(The task)
For the records below, output every line from the one holding "clock-pin slew, ns |" through the final line, unaltered, and no other lines.

________________

Background: an optimization exercise with open tools, aiming at small area and a short achievable clock period. Do not read the settings as production practice.
In this exercise RTL edits were held to simulation tests only and were not proved equivalent to the original.
No activity file was given, so power comes from the tool's default toggle rates.

Design rtc_top, start of the top module:
module rtc_top (
                input logic         clk_i,
                input logic         rstn_i,
                input logic         date_update_i,
                input logic [31:0]  date_i,
                output logic [31:0] date_o,
                input logic         clock_update_i,
                output logic [21:0] clock_o,
                input logic [21:0]  clock_i,
                input logic [9:0]   init_sec_cnt_i,
                input logic         calibre_update_i,
                input logic [15:0]  calibre_sec_cnt_i,
                output logic [15:0] calibre_sec_cnt_o,
                input logic         timer_update_i,
                input logic         timer_enable_i,
                input logic         timer_retrig_i,
                input logic [16:0]  timer_target_i,
                output logic [16:0] timer_value_o,
                input logic         alarm_enable_i,
                input logic [5:0]   alarm_mask_i,
                input logic         alarm_update_clock_i,
                input logic [21:0]  alarm_clock_i,
                output logic [21:0] alarm_clock_o,
                input logic         alarm_update_date_i,
                input logic [31:0]  alarm_date_i,
                output logic [31:0] alarm_date_o,
                input logic         event_flag_update_i,
                input logic [1:0]   event_flag_i,
  ...
For scale: ~320 I/O pins, about 0.011 mm² of cells after synthesis.
clock: 5.0 ns
lec_check: 0
cap_margin: 20
core_margin: 2
core_utilization: 40
setup_slack_margin: 3.0
slew_margin: 20
standard.sh (not shown) runs the stock make flow with config.mk's settings and CLKGATE_MAP_FILE= SYNTH_SCRIPT=/design/flow/synth_recipe.tcl, a recipe that flattens the netlist after the stock synthesis.
==> flow/flow/run.sh <==
#!/bin/bash
set -euo pipefail
export BUFFER_PORTS_ARGS="-buffer_cell sky130_fd_sc_hd__buf_1"
bash standard.sh finish > standard.log 2>&1
Change:
==> flow/flow/run.sh (replaced) <==
#!/bin/bash
# The standard layout, with two changes:
#  - synthesis maps the logic with flow/abc_map.script instead of ORFS's abc_speed.script
#    (flow/synth_abc.tcl is synth_recipe.tcl with that abc call swapped);
#  - the port buffers are made from the smallest buffer cell.
# Each tool writes its full log under orfs/logs; the make output goes to standard.log.
set -euo pipefail
HERE=$(pwd)
export ABC_SCRIPT=$HERE/flow/abc_map.script
export ABC_D=2000
export BUFFER_PORTS_ARGS="-buffer_cell sky130_fd_sc_hd__buf_1"
bash standard.sh SYNTH_SCRIPT=$HERE/flow/synth_abc.tcl finish > standard.log 2>&1
==> flow/flow/abc_map.script (new file) <==
strash
&get -n
&fraig -x
&put
scorr
dc2
dretime
strash
&get -n
&dch -f
&nf {D}
&put
buffer -c
upsize {D}
dnsize {D}
stime -p
==> flow/flow/synth_abc.tcl (new file) <==
proc synth {args} { yosys synth -nofsm -noshare {*}$args }
# abc with the mapping script named by ABC_SCRIPT and the delay target ABC_D (ps);
# the rest is synth_recipe.tcl unchanged
proc abc {args} {
  set i [lsearch -exact $args -script]
  if { $i >= 0 } { set args [lreplace $args [expr {$i + 1}] [expr {$i + 1}] $::env(ABC_SCRIPT)] }
  set j [lsearch -exact $args -D]
  if { $j >= 0 && [info exists ::env(ABC_D)] } { set args [lreplace $args [expr {$j + 1}] [expr {$j + 1}] $::env(ABC_D)] }
  yosys abc {*}$args
}
source $::env(SCRIPTS_DIR)/synth.tcl
# left out here: clear keep_hierarchy, flatten, clean up, hide names made inside functions, write 1_2_yosys.v
- SETUP_SLACK_MARGIN: 3.0 -> 2.3
What happened: The new run completed with no timing, DRC or antenna violations. Non-clock buffer count came out lower by 70. Clock-buffer cell count came out higher by 1. Sequential power stays flat.
Change:
==> flow/flow/run.sh (replaced) <==
#!/bin/bash
set -euo pipefail
export BUFFER_PORTS_ARGS="-buffer_cell sky130_fd_sc_hd__buf_1"
bash standard.sh finish > standard.log 2>&1
- CORE_UTILIZATION: 40 -> 65
- SETUP_SLACK_MARGIN: 2.3 -> 2.6
removed: flow/flow/abc_map.script
removed: flow/flow/synth_abc.tcl
=> The new run went through all stages and came out clean. Global-route usage increases by 13 points. Wire length climbs by 11%. Final area increases by 7.1%. Core utilization grows by 31 points. Clock-buffer cell count is unchanged. Total power goes up by 4.1%. Setup slack got worse by 130 ps.


Setup of run A:
rtc_top again, from the RTL that the note above started with.
export LEC_CHECK = 0
export CAP_MARGIN = 20
export CORE_MARGIN = 2
export CORE_UTILIZATION = 40
export SETUP_SLACK_MARGIN = 2.7
export SLEW_MARGIN = 20
create_clock -name core_clock -period 5.0 [get_ports {clk_i}]
==> flow/flow/run.sh <==
#!/bin/bash
# The standard layout, with two changes:
#  - synthesis maps the logic with flow/abc_map.script instead of ORFS's abc_speed.script
#    (flow/synth_abc.tcl is synth_recipe.tcl with that abc call swapped);
#  - the port buffers are made from the smallest buffer cell.
# Each tool writes its full log under orfs/logs; the make output goes to standard.log.
set -euo pipefail
HERE=$(pwd)
export ABC_SCRIPT=$HERE/flow/abc_map.script
export ABC_D=2000
export BUFFER_PORTS_ARGS="-buffer_cell sky130_fd_sc_hd__buf_1"
bash standard.sh SYNTH_SCRIPT=$HERE/flow/synth_abc.tcl finish > standard.log 2>&1
==> flow/flow/abc_map.script <==
strash
&get -n
&fraig -x
&put
scorr
dc2
dretime
strash
&get -n
&dch -f
&nf {D}
&put
buffer -c
upsize {D}
dnsize {D}
stime -p
==> flow/flow/synth_abc.tcl <==
proc synth {args} { yosys synth -nofsm -noshare {*}$args }
# abc with the mapping script named by ABC_SCRIPT and the delay target ABC_D (ps);
# the rest is synth_recipe.tcl unchanged
proc abc {args} {
  set i [lsearch -exact $args -script]
  if { $i >= 0 } { set args [lreplace $args [expr {$i + 1}] [expr {$i + 1}] $::env(ABC_SCRIPT)] }
  set j [lsearch -exact $args -D]
  if { $j >= 0 && [info exists ::env(ABC_D)] } { set args [lreplace $args [expr {$j + 1}] [expr {$j + 1}] $::env(ABC_D)] }
  yosys abc {*}$args
}
source $::env(SCRIPTS_DIR)/synth.tcl
# left out here: clear keep_hierarchy, flatten, clean up, hide names made inside functions, write 1_2_yosys.v
Run A | stages: all done | timing, DRC, antenna: all pass
Modified inputs, run B compared to run A
Settings: SETUP_SLACK_MARGIN: 2.7 -> 2.3; CTS_CLUSTER_SIZE: unset -> 10; CTS_BUF_LIST: unset -> sky130_fd_sc_hd__clkbuf_8.
Notes after the runs:
Run A: done, clean on timing, DRC and antenna
Run B completed; timing, DRC and antenna clean
Run B: worst hold margin 0.0092 ns above run A
Looking at run B and run A, the sequential cell area is a wash.
Worst setup path endpoint = r_match_time: run B; worst setup path endpoint = r_match_date: run A
As far as number of sinks on the clock net goes, run A and run B are indistinguishable; the numbers are identical.
Logic gate share of total power in run B is 1.2 points above run A.
Synthesis-to-layout area growth: run B vs run A down 5.2 points
Compared to run A, run B has core utilization 2.1 points lower.
Buffers inserted during post-CTS setup optimization is higher on run A
Lower insertion delay of the later-clocked pin in the worst-skew pair goes to run A over run B.
Higher count of placed standard cells in the final layout, fillers left out goes to run A over run B.
Relative to run B, the following input files were edited for run C:
Settings: CTS_CLUSTER_SIZE removed (was 10); SETUP_SLACK_MARGIN changed from 2.3 to 2.6; CTS_BUF_LIST removed (was sky130_fd_sc_hd__clkbuf_8).
==> summary.txt <==
The flow did not stop early for run C: all stages ran, and the layout cleared the timing, DRC and antenna checks. Pin count of the biggest net entering global routing (run C / run B): 1.2. The fraction of the cycle the final worst path needs of run C and that of run B are within noise of each other. Of run B and run C, the lower global placement routability congestion belongs to run C. Routed wire length per instance: run C lower than run B. Summary of run C over run B: relative area change from synthesis to final layout up 2.6 points; flip-flop and latch share of the layout cell area down 0.76 points; worst setup slack flat. Measured against each other, run B and run C differ in layout cell share with drive strength beyond 1, the higher figure coming from run C.


Setup of S:
Another version of the RTL of rtc_top (not shown whole).
Size in the first run: about 980 cells after synthesis, about 190 flip-flops, about 0.010 mm2 of cells after synthesis.
clock: 5.0 ns
lec_check: 0
cap_margin: 20
core_margin: 2
core_utilization: 40
cts_buf_list: sky130_fd_sc_hd__clkbuf_8
cts_cluster_size: 10
gpl_timing_driven: 1
setup_slack_margin: 2.3
slew_margin: 20
Scripts as last shown in full above: flow/flow/run.sh, flow/flow/abc_map.script, flow/flow/synth_abc.tcl
S finished every step from synthesis to the final layout, and the layout passed the timing, DRC and antenna checks.
Changes in R relative to S:
Settings: GPL_TIMING_DRIVEN removed (was 1); CTS_CLUSTER_SIZE changed from 10 to 8; SETUP_SLACK_MARGIN changed from 2.3 to 2.5.
[summary]
Of S and R, S shows the lower wire length, with R above it.
Global placement routability congestion across S and R: no real change.
The flow did not stop early for R: all stages ran, and the layout cleared the timing, DRC and antenna checks.
Looking at total track usage across S and R, the one that comes out lower is S.
Diff S -> R | share of final layout cell area taken by non-clock buffers | increase of 0.97 points
Taking R over S, the starting DRC count in detailed routing ratio works out to 1.13.
Combinational group power delta for R relative to S: 5.2% higher

[port drivers added, routing unchanged]
In the flow no input, the clock included, has a driving cell. The finished layouts below were timed again as built, in two steps. Step 1 assumes that a clkbuf_16 drives the clock port and a buf_2 every other input. Step 2 adds t to the input delays and takes it off the output delays; t is the mean of the earliest and latest rising clock arrival at the registers after step 1. Input paths then give back, and output paths get back, about the clock's delay inside the block. Slacks: ideal ports / drivers / drivers and shift; pairs: ideal ports / drivers.
| run | shift t [ns] | slack for setup (ns) | worst register clock-pin slew, ns |
|---|---|---|---|
| the first run of note 1 | 0.480 | 2.182 / 2.182 / 1.771 | 0.08 / 0.08 |
| the second run of note 1 | 0.465 | 2.323 / 2.328 / 1.863 | 0.08 / 0.08 |
| the third run of note 1 | 0.481 | 2.196 / 2.196 / 1.787 | 0.07 / 0.07 |
| run A | 0.477 | 2.272 / 2.274 / 1.808 | 0.08 / 0.08 |
| run B | 0.491 | 2.308 / 2.308 / 1.817 | 0.11 / 0.11 |
| run C | 0.474 | 2.306 / 2.301 / 1.827 | 0.08 / 0.08 |
| S | 0.504 | 2.416 / 2.416 / 1.985 | 0.12 / 0.12 |
| R | 0.488 | 2.456 / 2.456 / 2.022 | 0.12 / 0.12 |
After both steps setup and hold are still met in every run listed. For run B, which loses most, drivers alone change the setup slack by 0.000 ns; drivers and shift together by -0.491 ns.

________________

(Result for this exercise)
| run | shift t [ns] | slack for setup (ns) | worst register clock-pin slew, ns |
|---|---|---|---|
| the first run of note 1 | 0.480 | 2.182 / 2.182 / 1.771 | 0.08 / 0.08 |
| the second run of note 1 | 0.465 | 2.323 / 2.328 / 1.863 | 0.08 / 0.08 |
| the third run of note 1 | 0.481 | 2.196 / 2.196 / 1.787 | 0.07 / 0.07 |
| run A | 0.477 | 2.272 / 2.274 / 1.808 | 0.08 / 0.08 |
| run B | 0.491 | 2.308 / 2.308 / 1.817 | 0.11 / 0.11 |
| run C | 0.474 | 2.306 / 2.301 / 1.827 | 0.08 / 0.08 |
| S | 0.504 | 2.416 / 2.416 / 1.985 | 0.12 / 0.12 |
| R | 0.488 | 2.456 / 2.456 / 2.022 | 0.12 / 0.12 |
After both steps setup and hold are still met in every run listed. For run B, which loses most, drivers alone change the setup slack by 0.000 ns; drivers and shift together by -0.491 ns.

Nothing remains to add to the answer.